Research

The Department of Philosophy maintains an active research profile. Please see the faculty profiles for a description of research interests, current projects, research initiatives, and online papers. Ongoing colloquia and other events are regularly held.

Research Update Fall 2011

Here are some reports on student and faculty research:

Undergraduate Sean Dudley presented a paper, “Epistemic vs. Phenomenological ‘Seeming’ and the Unreliability of Naïve Tomato Inspection” at the Ohio State University undergraduate philosophy conference in May.

Berman Chan, an MA student, presented his paper “Knowing the Odds of Divine Unhiddenness in the Face of Evil?” at the Northwest Student Philosophy Conference in May.

 

Mark McPherran has a paper forthcoming in Oxford Studies in Ancient Philosophy: “Socrates’ Refutation of Gorgias: Gorgias 447c-461b.”  He also presented a paper, “Socrates and Aesop in Plato’s Phaedo”, at the 4th Western Plato Workshop.

Kathleen Akins hosted an exciting multi-disciplinary workshop and conference on Human Cortical Colour Vision, in Vancouver August 4-7, 2011. The conference was supported by both the McDonnell Foundation and a SSHRC Workshop Grant awarded to Dr. Akins, as well as the SFU Philosophy Department and others.

Holly Andersen has had two papers appear: “The Case for Regularity in Mechanistic Causal Explanation” Synthese Special Issue: Neuroscience and its Mechanisms, Online First access; “Mechanisms, Laws, and Regularities” Philosophy of Science 78(2): 325-331. A third paper is forthcoming: “The Development of the ‘Specious Present’ and James’ Views on Temporal Experience” in Subjective Time: the Philosophy, Psychology, and Neuroscience of Temporality, edited by Dan Lloyd and Valtteri Arstila, MIT Press.
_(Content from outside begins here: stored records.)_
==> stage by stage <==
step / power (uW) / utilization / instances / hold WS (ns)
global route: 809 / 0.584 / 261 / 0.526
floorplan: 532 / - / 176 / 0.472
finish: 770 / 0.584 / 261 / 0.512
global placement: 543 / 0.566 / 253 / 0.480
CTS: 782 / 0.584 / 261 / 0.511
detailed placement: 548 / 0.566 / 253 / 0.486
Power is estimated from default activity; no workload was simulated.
===== ./design.v =====
package vga_pkg;
localparam HOR_PIXELS = 1024;
localparam VER_PIXELS = 768;
localparam HTOTAL = 1344;
localparam VTOTAL = 806;
localparam HBLKSTART = 1024;
localparam VBLKSTART = 768;
localparam HSYNCSTART = 1048;
localparam HSYNCTIME= 136;
localparam VSYNCSTART = 771;
localparam VSYNCTIME= 6;
localparam TOP_BORDER = 32;
localparam BOTTOM_BORDER = 768;
localparam PAD_HEIGHT = 100; 
localparam PAD_WIDTH = 15;
localparam X_PAD_RIGHT = 979;
localparam X_PAD_LEFT = 30;
localparam PAD_VELOCITY = 9;                    
localparam BALL_SIZE = 15;
localparam MENU_START = 2'b00;
localparam PLAY = 2'b01;
localparam GAME_OVER = 2'b10;
localparam CHAR_WIDTH = 8;
localparam CHAR_HEIGHT = 16;
localparam SCALE = 8; 
localparam SCALE2 = 2;
endpackage
 interface vga_intf;
    logic  [10:0]vcount, hcount;
    logic   vsync, vblnk, hsync, hblnk;
    logic  [11:0] rgb;
    modport in (input vcount, hcount, vsync, vblnk, hsync, hblnk ,rgb);
    modport out (output vcount, hcount, vsync, vblnk, hsync, hblnk, rgb);
 endinterface
module delay
    #( parameter
        WIDTH   = 8,  
        CLK_DEL = 1   
    )
    (
        input  logic                   clk,  
        input  logic                   rst,  
        input  logic [ WIDTH - 1 : 0 ] din,  
        output logic [ WIDTH - 1 : 0 ] dout  
    );
    logic [ WIDTH - 1 : 0 ] del_mem [ CLK_DEL - 1 : 0 ];
    assign dout = del_mem[ CLK_DEL - 1 ];
    always_ff @(posedge clk)
    begin:delay_stage_0
        if(rst)
            del_mem[0] <= 0;
        else
            del_mem[0] <= din;
    end
    genvar                   i;
    generate
        for (i = 1; i < CLK_DEL ; i = i + 1 )
        begin:delay_stage
            always_ff @(posedge clk)
            begin
                if(rst)
                    del_mem[i] <= 0;
                else
                    del_mem[i] <= del_mem[i-1];
            end
        end
    endgenerate
endmodule
module mod_m_counter
   #(
    parameter N=4,  
              M=10  
   )
   (
    input wire clk, reset,
    output wire max_tick,
    output wire [N-1:0] q
   );
   reg [N-1:0] r_reg;
   wire [N-1:0] r_next;
   always @(posedge clk, posedge reset)
      if (reset)
         r_reg <= 0;
      else
         r_reg <= r_next;
   assign r_next = (r_reg==(M-1)) ? 0 : r_reg + 1;
   assign q = r_reg;
   assign max_tick = (r_reg==(M-1)) ? 1'b1 : 1'b0;
endmodule
module uart
    #(  
       parameter DBIT = 8,      
                 SB_TICK = 16,  
                 DVSR = 163,    
                 DVSR_BIT = 8,  
                 FIFO_W = 2     
    )
    (
     input logic clk,
     input logic reset,
     input logic rx,
     input logic [31:0] tbuf,
     input logic timing_tick,
     output logic tx,
     output logic [31:0] rx_buf
    );
    wire tick, rx_done_tick;
    logic tstart, tready;
   logic timing_tick_delay;
    logic [ 7:0] tbus;
    logic [ 7:0] rxbus;
    delay #(
    .WIDTH (1),
    .CLK_DEL (3)  
) u_delay_count (
    .clk(clk),
    .rst(reset),
    .din(timing_tick),
    .dout(timing_tick_delay) 
);
    mod_m_counter #(.M(DVSR), .N(DVSR_BIT)) baud_gen_unit
       (.clk(clk), .reset(reset), .q(), .max_tick(tick));
    uart_rx #(.DBIT(DBIT), .SB_TICK(SB_TICK)) uart_rx_unit
       (.clk(clk), .reset(reset), .rx(rx), .s_tick(tick),
        .rx_done_tick(rx_done_tick), .dout(rxbus));
   uart_tx #(.DBIT(DBIT), .SB_TICK(SB_TICK)) uart_tx_unit
         (.clk(clk), .reset(reset), .tx_start(tstart),
         .s_tick(tick), .din(tbus),
         .tx_ready(tready), .tx(tx));
        uart_buf_rx rx_con (
            .clk    (clk   ),
            .rst (reset),
            .rxbuf   (rx_buf  ),  
            .start  (rx_done_tick ),
            .rxbus   (rxbus  )
        );
        uart_buf_tx tx_con (
            .clk    (clk   ),
            .rst    (reset),
            .tbuf   (tbuf  ),  
            .start  (timing_tick_delay ), 
            .ready  (ready ), 
            .tstart (tstart),
            .tready (tready),
            .tbus   (tbus  )
        );
 endmodule
`timescale 1ns / 1ps
module uart_buf_rx(
    input logic            clk,
    input logic            rst,
    input logic             start,
    input  logic [ 7:0] rxbus,
    output logic [31:0] rxbuf  
    );
    logic [2:0] sel, sel_nxt=0;
    logic [31:0] rxbuf_temp,rxbuf_temp_nxt=0;
    logic running=0, running_nxt=0;
    always_ff @(posedge clk) begin
        if(rst)begin
            rxbuf <= 'b0;
            sel <= 'b0;
            running <= 'b0;
            rxbuf_temp <= 'b0;
        end else begin
            if(!running) begin
                rxbuf <= rxbuf_temp;
              end
            rxbuf_temp <= rxbuf_temp_nxt;
            sel <= sel_nxt;
            running <= running_nxt;
        end
    end
    always_comb begin
        running_nxt = running;
        sel_nxt = sel;
        if(start)begin
            if (running == 1'b1) begin
                if (sel == 4'd1) begin
                    running_nxt = 1'b0;
                    sel_nxt = 5;
                end else begin
                    sel_nxt = sel - 1'b1;
                    running_nxt = 1'b1;
                end
            end else begin
                running_nxt = start;
                sel_nxt = 5;
            end
        end else if (sel == 4'd1) begin
            running_nxt = 1'b0;
            sel_nxt = 5;
        end 
    end
    always_comb begin
        rxbuf_temp_nxt = rxbuf_temp;
        if(start) begin
            case (sel)
                3'd1: rxbuf_temp_nxt[31:24] = rxbus;
                3'd2: rxbuf_temp_nxt[31:24] = rxbus;
                3'd3: rxbuf_temp_nxt[23:16] = rxbus;
                3'd4: rxbuf_temp_nxt[15:8] = rxbus;
                3'd5: rxbuf_temp_nxt[7:0] = rxbus;
                default: rxbuf_temp_nxt = 32'd0;
            endcase
        end
    end
endmodule
`timescale 1ns / 1ps
module uart_buf_tx(
    input logic            clk,
    input logic rst,
    input logic     [31:0] tbuf,
    input logic            start,
    input  logic          tready,
    output logic           ready,
    output logic        tstart,
    output logic [ 7:0] tbus
    );
    logic [2:0] sel=0, sel_nxt=0;
    logic [31:0] pbuf=0, pbuf_nxt=0;
    logic running=0, running_nxt=0;
    logic [7:0] tbus_nxt =0;
    logic tstart_nxt;
    always_ff @(posedge clk) begin
        if(rst)begin
            tbus <= 'b0;
            tstart <= 'b0;
            sel <= 'b0;
            running <= 'b0;
            pbuf <= 'b0;
        end else begin
            tbus <= tbus_nxt;
            tstart <= tstart_nxt;
            sel <= sel_nxt;
            running <= running_nxt;
            pbuf <= pbuf_nxt;
        end
    end
    always_comb begin
        sel_nxt = sel;
        tstart_nxt = tstart;
        running_nxt = running;
        pbuf_nxt = pbuf;
        if (tready == 1'b1) begin
            if (running == 1'b1) begin
                if(tstart == 0) begin
                    if (sel == 4'd1) begin
                       running_nxt = 1'b0;
                        sel_nxt = 5;
                    end else begin
                        sel_nxt = sel - 1'b1;
                        tstart_nxt = 1'b1;
                        running_nxt = 1'b1;
                    end
                end
            end else begin
                    pbuf_nxt = tbuf;
                    tstart_nxt = start;
                    running_nxt = start;
                    sel_nxt = 5;
            end
        end else
        tstart_nxt = 1'b0;
    end
    assign ready = ~running;
    always_comb begin
        case (sel)
        3'd1: tbus_nxt = pbuf[31:24];
        3'd2: tbus_nxt = pbuf[31:24];
        3'd3: tbus_nxt = pbuf[23:16];
        3'd4: tbus_nxt = pbuf[15:8];
        3'd5: tbus_nxt = pbuf[7:0];
        default: tbus_nxt = 8'd0;
        endcase
    end
endmodule
module uart_rx
   #(
     parameter DBIT = 8,      
               SB_TICK = 16   
   )
   (
    input wire clk, reset,
    input wire rx, s_tick,
    output reg rx_done_tick,
    output wire [7:0] dout
   );
   localparam [1:0]
      idle  = 2'b00,
      start = 2'b01,
      data  = 2'b10,
      stop  = 2'b11;
   reg [1:0] state_reg, state_next;
   reg [3:0] s_reg, s_next;
   reg [2:0] n_reg, n_next;
   reg [7:0] b_reg, b_next;
   always @(posedge clk, posedge reset)
      if (reset)
         begin
            state_reg <= idle;
            s_reg <= 0;
            n_reg <= 0;
            b_reg <= 0;
         end
      else
         begin
            state_reg <= state_next;
            s_reg <= s_next;
            n_reg <= n_next;
            b_reg <= b_next;
         end
   always @*
   begin
      state_next = state_reg;
      rx_done_tick = 1'b0;
      s_next = s_reg;
      n_next = n_reg;
      b_next = b_reg;
      case (state_reg)
         idle:
            if (~rx)
               begin
                  state_next = start;
                  s_next = 0;
               end
         start:
            if (s_tick)
               if (s_reg==7)
                  begin
                     state_next = data;
                     s_next = 0;
                     n_next = 0;
                  end
               else
                  s_next = s_reg + 1;
         data:
            if (s_tick)
               if (s_reg==15)
                  begin
                     s_next = 0;
                     b_next = {rx, b_reg[7:1]};
                     if (n_reg==(DBIT-1))
                        state_next = stop ;
                      else
                        n_next = n_reg + 1;
                   end
               else
                  s_next = s_reg + 1;
         stop:
            if (s_tick)
               if (s_reg==(SB_TICK-1))
                  begin
                     state_next = idle;
                     rx_done_tick =1'b1;
                  end
               else
                  s_next = s_reg + 1;
      endcase
   end
   assign dout = b_reg;
endmodule
module uart_tx
   #(
     parameter DBIT = 8,      
               SB_TICK = 16   
   )
   (
    input wire clk, reset,
    input wire tx_start, s_tick,
    input wire [7:0] din,
    output reg tx_ready,
    output wire tx
   );
   localparam [1:0]
      idle  = 2'b00,
      start = 2'b01,
      data  = 2'b10,
      stop  = 2'b11;
   reg [1:0] state_reg, state_next;
   reg [3:0] s_reg, s_next;
   reg [2:0] n_reg, n_next;
   reg [7:0] b_reg, b_next;
   reg tx_reg, tx_next;
   always @(posedge clk, posedge reset)
      if (reset)
         begin
            state_reg <= idle;
            s_reg <= 0;
            n_reg <= 0;
            b_reg <= 0;
            tx_reg <= 1'b1;
         end
      else
         begin
            state_reg <= state_next;
            s_reg <= s_next;
            n_reg <= n_next;
            b_reg <= b_next;
            tx_reg <= tx_next;
         end
   always @*
   begin
      state_next = state_reg;
      tx_ready = 1'b0;
      s_next = s_reg;
      n_next = n_reg;
      b_next = b_reg;
      tx_next = tx_reg ;
      case (state_reg)
         idle:
            begin
               tx_next = 1'b1;
               tx_ready = 1'b1;
               if (tx_start)
                  begin
                     state_next = start;
                     s_next = 0;
                     b_next = din;
                  end
            end
         start:
            begin
               tx_next = 1'b0;
               if (s_tick)
                  if (s_reg==15)
                     begin
                        state_next = data;
                        s_next = 0;
                        n_next = 0;
                     end
                  else
                     s_next = s_reg + 1;
            end
         data:
            begin
               tx_next = b_reg[0];
               if (s_tick)
                  if (s_reg==15)
                     begin
                        s_next = 0;
                        b_next = b_reg >> 1;
                        if (n_reg==(DBIT-1))
                           state_next = stop ;
                        else
                           n_next = n_reg + 1;
                     end
                  else
                     s_next = s_reg + 1;
            end
         stop:
            begin
               tx_next = 1'b1;
               if (s_tick)
                  if (s_reg==(SB_TICK-1))
                     begin
                        state_next = idle;
                        tx_ready = 1'b1;
                     end
                  else
                     s_next = s_reg + 1;
            end
      endcase
   end
   assign tx = tx_reg;
endmodule

===== ./config.mk =====
export PLATFORM = sky130hd
export DESIGN_NAME = uart
export DESIGN_NICKNAME = uart
export VERILOG_FILES = /design/flow/design.v
export SDC_FILE = /design/flow/constraint.sdc
export NUM_CORES = 4
export LEC_CHECK = 1
export CORE_UTILIZATION = 50

===== ./constraint.sdc =====
current_design uart

set clk_period 6.9
set clk_io_pct 0.2

create_clock -name clk0 -period $clk_period [get_ports {clk}]

set non_clock_inputs [all_inputs -no_clocks]
set_input_delay [expr $clk_period * $clk_io_pct] -clock clk0 $non_clock_inputs
set_output_delay [expr $clk_period * $clk_io_pct] -clock clk0 [all_outputs]

===== ./run.sh =====
#!/bin/bash
# OpenROAD 26Q1-2900-gdf79404cd8, Yosys 0.63+post, stock flow scripts
make -C /OpenROAD-flow-scripts/flow DESIGN_CONFIG=/design/flow/config.mk WORK_HOME=/design/flow/orfs finish

==> results.toml <==
# synthesis and place-and-route metrics
[route]
vias_per_cell = 5.64
dr.pass1.iters = 7
post_drt_wl_per_cell_um = 16.1
totalWireLength_mm = 15.4
drt-initial-drc-count = 402
drc = 0
vias = 5379
ant_nets = 0
n_antenna_cell = 0

[synth]
syn_inst = 721
synth_top_cell_by_count = "dfxtp_1"
ys_async_sr_fraction_pct = 28.8
ys_cells = 721
ys_seq_share_pct = 48.7
syn_area_per_cell_sq_um = 9.98
yosys.stat.chipArea_sq_um = 7200
flop_cell = "dfxtp_1"
edf_count = 0
yosys_warnings = 8
numSynthFlops = 163
yosys.cell_types.count = 59
syn_area_sq_um = 7200
top_cell_area_share_pct = 32.3
top_area_cell = "dfxtp_1"
topCellsByArea = "dfxtp_1 (32%), dfrtp_1 (15%), mux2i_1 (6.3%), mux2_2 (4.7%), nand3b_1 (3.8%)"
netlist_top_cells_count = "dfxtp_1 (116), nor2_1 (65), nand2_1 (48)"

[place]
place_congestion = 0.815
numPortBuffers = 68
place_hpwl_mm = 10.0
pre_cts_ws_ps = 3690

[floorplan]
io_pins = 69
die_area_sq_um = 14900
floorplan.initialDensity_pct = 51.6
chipHeight_um = 122
die_w_um = 122
num_rows = 43
core_area_sq_um = 13900

[pwr]
p_int_uw = 1590
ir_drop_mv = 0.184
switching_share_pct = 21.0
p_switching_uw = 422
combPwrFrac_pct = 5.0
p_seq_share_pct = 48.8
clkPwrFrac_pct = 46.2
powerDensity_nw_per_um2 = 236
power.leakage_uw = 0.00334

[cts]
clock-root-buffer = "clkbuf_16"
clk_latency_ps = 410
cts_max_path_buffers = 2
cts.clk_slew.worst_paths_ps = 60
cts_tree = "done"
cts_buffers = 17
cts_sinks = 163
cts_htree_levels = 4
cts_setup_buffers = 0
cts-hold-fix-buffers = 0
post_cts_resized = 0

[worst_setup_path]
crit_type = "reg2out"
critPathBufInv = 1
cp_max_fo = 1
cp_top_family = "flip-flops"
timing.rr.end = "rx_con.rxbuf_temp[27]"
r2r-start = "rx_con.sel[0]"
crit_start = "uart_tx_unit.tx_reg"
regToRegSetupSlack_ps = 4300
worstPathArrival_ps = 1370
worst_path_largest_cell_delay_ps = 510
endpoint_kind = "output pin"
worstRegToRegCells = 6
critPathLaunchType = "flip-flop"
cp_cell_sequence = "clkdlybuf4s50_1"
critical_path_required_ps = 5520
crit_slowest_cell = "dfstp_2"

[timing]
min_period_ps = 2750
worst_pin_slew_ps = 829
finalSetupViolations = 0
rsz0062_at_grt = "false"
tns_ps = 0
setup_ws_ps = 4150
slew_viol_final = 0
final_hold_viol_count = 0
min_period_over_period_pct = 39.8
max_freq_mhz = 364
relSlewSlack_pct = 44.3
fin_worst_skew_ps = 9.72

[worst_hold_path]
min_from = "u_delay_count.del_mem[0]"
worstHoldPathType = "reg2reg"
holdPathEnd = "u_delay_count.del_mem[1]"
worstHoldPathCells = 1

[run]
maxCapViolCount = 0
warning_count = 35

[global_route]
globalRouteOverflowTotal = 0
grtUsageTotal_pct = 21.9
antenna_found_initial = 0
grt_pass1_wl_mm = 25.2
grt_pass1_vias = 4966
grt_start_max_net_pins = 74

[cells_and_area]
reg_top3 = "rx_con.rxbuf (32), rx_con.rxbuf_temp (32), tx_con.pbuf (32)"
drive_gt1_share_pct = 10.7
final_util_pct = 61.1
area_growth_pct = 18.4

[run_status]
status = "finished clean"
## layout make-up
cell class                      instances  area, sq um
Clock inverter                          3         40.0
Timing Repair Buffer                   75          728
Sequential cell                       163         3500
Tap cell                              180          225
Fill cell                            1147         5420
Inverter                               17         63.8
Multi-Input combinational cell        487         3410
Clock buffer                           28          549
## power groups by stage
stage | Combinational, uW | Clock (uW) | Sequential, uW
CTS | 102 | 947 | 981
finish | 101 | 929 | 981
global route | 111 | 995 | 983
## per-layer routing
metal | GRT usage, % | vias to the layer above | wire, um
met1 | 37.9 | 2578 | 8090
met2 | 30.8 | 106 | 6580
met3 | 3.86 | 7 | 589
met5 | 0 | - | 0
met4 | 1.77 | 0 | 97
li1 | - | 2688 | -
## through the flow
stage	instances	cell area (sq um)	hold slack, ps	power (uW)
6_report	953	8520	442	2010
5_1_grt	953	8520	463	2090
4_1_cts	953	8520	442	2030
3_5_place_dp	922	7930	428	1100
3_3_place_gp	922	7930	420	1100
2_1_floorplan	721	7200	414	1060
## cell families (layout without fill, tap and decap cells)
kind of cell             count (synthesis)  after routing  synth area share [%]
multiplexers                            78             78                  11.6
AND/OR/NAND/NOR                        218            218                  16.0
flip-flops                             163            163                  48.7
adder cells (fa/ha/maj)                 18             18                  3.13
XOR/XNOR                                 6              6                 0.730
AND-OR/OR-AND                          167            167                  16.0
buffers and inverters                   71            123                  3.96
## how the worst max path moves through the flow
| stage | to | slack, ps | cells after the start |
|---|---|---|---|
| 6_report | tx | 4150 | 1 |
| 5_1_grt | rx_con.rxbuf_temp[7] | 3960 | 5 |
| 4_1_cts | rx_con.rxbuf_temp[3] | 4110 | 5 |
## cell usage in the layout (no fill, tap or decap), types with 30 or more instances in the layout
cell	count
mux2i_1	45
a21oi_1	43
nand2_1	48
clkdlybuf4s50_1	67
dfrtp_1	44
o21ai_0	40
mux2_2	30
dfxtp_1	115
nand3b_1	36
nor2_1	65
Power and IR drop assume default switching activity.
**/design/flow/run.sh**
```bash
#!/bin/bash
# OpenROAD 26Q1-2900-gdf79404cd8, Yosys 0.63+post, stock flow scripts
make -C /OpenROAD-flow-scripts/flow DESIGN_CONFIG=/design/flow/config.mk WORK_HOME=/design/flow/orfs finish
```
**/design/flow/config.mk**
```make
export PLATFORM = sky130hd
export DESIGN_NAME = and_add
export DESIGN_NICKNAME = and_add
export VERILOG_FILES = /design/flow/design.v
export SDC_FILE = /design/flow/constraint.sdc
export NUM_CORES = 4
export LEC_CHECK = 1
export CORE_AREA = 10 10 70 70
export DIE_AREA = 0 0 80 80
```
**/design/flow/constraint.sdc**
```tcl
current_design and_add

set clk_period 5.3
set clk_io_pct 0.2

create_clock -name clk0 -period $clk_period

set non_clock_inputs [all_inputs -no_clocks]
set_input_delay [expr $clk_period * $clk_io_pct] -clock clk0 $non_clock_inputs
set_output_delay [expr $clk_period * $clk_io_pct] -clock clk0 [all_outputs]
```
**/design/flow/design.v**
```verilog
`default_nettype none
module and_add (
    P,
    A,
    b,
    Out
);
input wire [8:0] P;
input wire [7:0] A;
input wire b;
output wire [8:0] Out;
assign Out = b ? (P+A) : P;
endmodule
```
==> flow_summary.yaml <==
# yosys + openroad results
critical_path:
  worstSetupPathType: "input pin to output pin"
  path_cells: "clkdlybuf4s50_1 > ha_1 > and2_4 > a221o_1 > a211o_1 > a221o_1 > clkdlybuf4s50_1"
  cpMaxStageDelayCell: "clkdlybuf4s50_1"
  max_stage_delay_ns: 0.43
  worstPathRequired_ns: 4.24
  critical_path.endpoint_type: "output pin"
  crit_family: "AND-OR/OR-AND gates"
  cp_num_buf_inv: 2
  path_max_fanout: 6
  critPathArrivalTime_ns: 3.44
  crit_path_start_kind: "input pin"
placement:
  dp.cells: 135
  place.gp.congestion: 0.7250
  numPortBuffers: 27
  dp.final_hpwl_mm: 1.334
pwr:
  p_switching_mw: 0.02886
  p_int_mw: 0.04804
  clkPwrFrac_pct: 0
  power_frac_comb_pct: 100.0
  irDropWorstVdd_mv: 0.03056
  sw_frac_of_total_pct: 37.53
  power_density_nw_per_um2: 96.48
  pwr-share-seq_pct: 0
  p_leak_nw: 0.3190
drt:
  final_antenna_net_count: 0
  vias_per_cell: 4.111
  num_antenna_cells: 0
  vias: 555
  drtIter0Drc: 33
  wire_per_inst_um: 11.12
  routed_wl_mm: 1.501
  drc: 0
  dr.pass1.iters: 2
synthesis:
  synth.cell_area_um2: 476.7
  ys_cells: 64
  synth.cells.most_frequent: "ha_1 (8), a211oi_1 (4), inv_1 (4), nand2_1 (4), nor3_1 (4)"
  netlist_instances: 64
  synth_top_cell_by_count: "ha_1"
  yosys_warnings: 0
  yosysChipArea_um2: 476.7
  top_area_cell: "ha_1"
  top_cells_by_area: "ha_1 (21%), a211oi_1 (6.3%), mux2_2 (4.7%)"
  syn_avg_cell_area_um2: 7.449
  ys_seq_share_pct: 0
  ys_types: 30
  synthDominantCellAreaShare_pct: 21.00
sta:
  whs_ns: 3.080
  period_needed_ns: 4.499
  rsz0062_at_grt: "no"
  maxSlewHeadroom_pct: 74.01
  maxSlewViolCount: 0
  setup_violations: 0
  finalHoldViolCount: 0
  fin_tns_setup_ns: 0
  worstMarginPinSlew_ns: 0.3875
  fin_crit_sh_pct: 84.89
  timing.fmax_ghz: 0.2223
global_routing:
  grt_busiest_layer: "met2"
  grt_pass1_wl_mm: 2.442
  antenna_found_initial: 0
  grt.overflow.total: 0
  grtUsageMet1_pct: 5.812
  grt_max_degree: 12
  grt_pass1_vias: 530
  use_met2_pct: 7.705
  track_usage_pct: 4.529
  use_met3_pct: 1.364
die:
  num_rows: 21
  chipArea_um2: 6400
  die_y_um: 80
  core_area_um2: 3416
  fp_util_pct: 13.96
  die_w_um: 80
  io_pins: 27
job:
  maxCapViolCount: 0
  warnings: 32
status:
  status: "completed"
layout:
  synthToLayoutAreaGrowth_pct: 67.19
  final_cells: 135
  clock_buffers: 0
  drive_gt1_share_pct: 4.494
  regArea_um2: 0
  ff_count: 0
clock_tree:
  postCtsSetupBuffers: 0
  cts_resized: 0
  postCtsHoldBufs: 0
min_path:
  hp-class: "input pin to output pin"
She has presented papers at the Causality in the Sciences annual conference at the University of Ghent, a conference at the University of Pittsburgh Center for Philosophy of Science on Mechanisms, and a conference on Causality in the Biomedical and Social Sciences at, Erasmus University in Rotterdam. She was recently awarded a SSHRC Insight Development Grant for a project on Causation in Complex Systems.

Sam Black is completing a paper on collective responsibility for state action with Endre Begby in preparation for his Fall course on Political Philosophy. He is also running a study group on moral responsibility for graduate students over the summer.

Lisa Shapiro presented papers at a conference on ‘Passionate Minds’ at the Ludwig Maximilian University in Munich, the University of Toronto, and UBC. She travelled to the UK this summer to present a paper at the Hume Society Conference in honor of Hume's 300th birthday in Edinburgh, “Hume, Condillac and the Empiricist problem of self.” She’s also rooting around in libraries for 18th century case histories of defects of sense perception. With her co-editor Martin Pickavé, she is completing the editorial work on a volume of essays, Emotion and Cognition in Medieval and Early Modern Philosophy, to be published with Oxford University Press.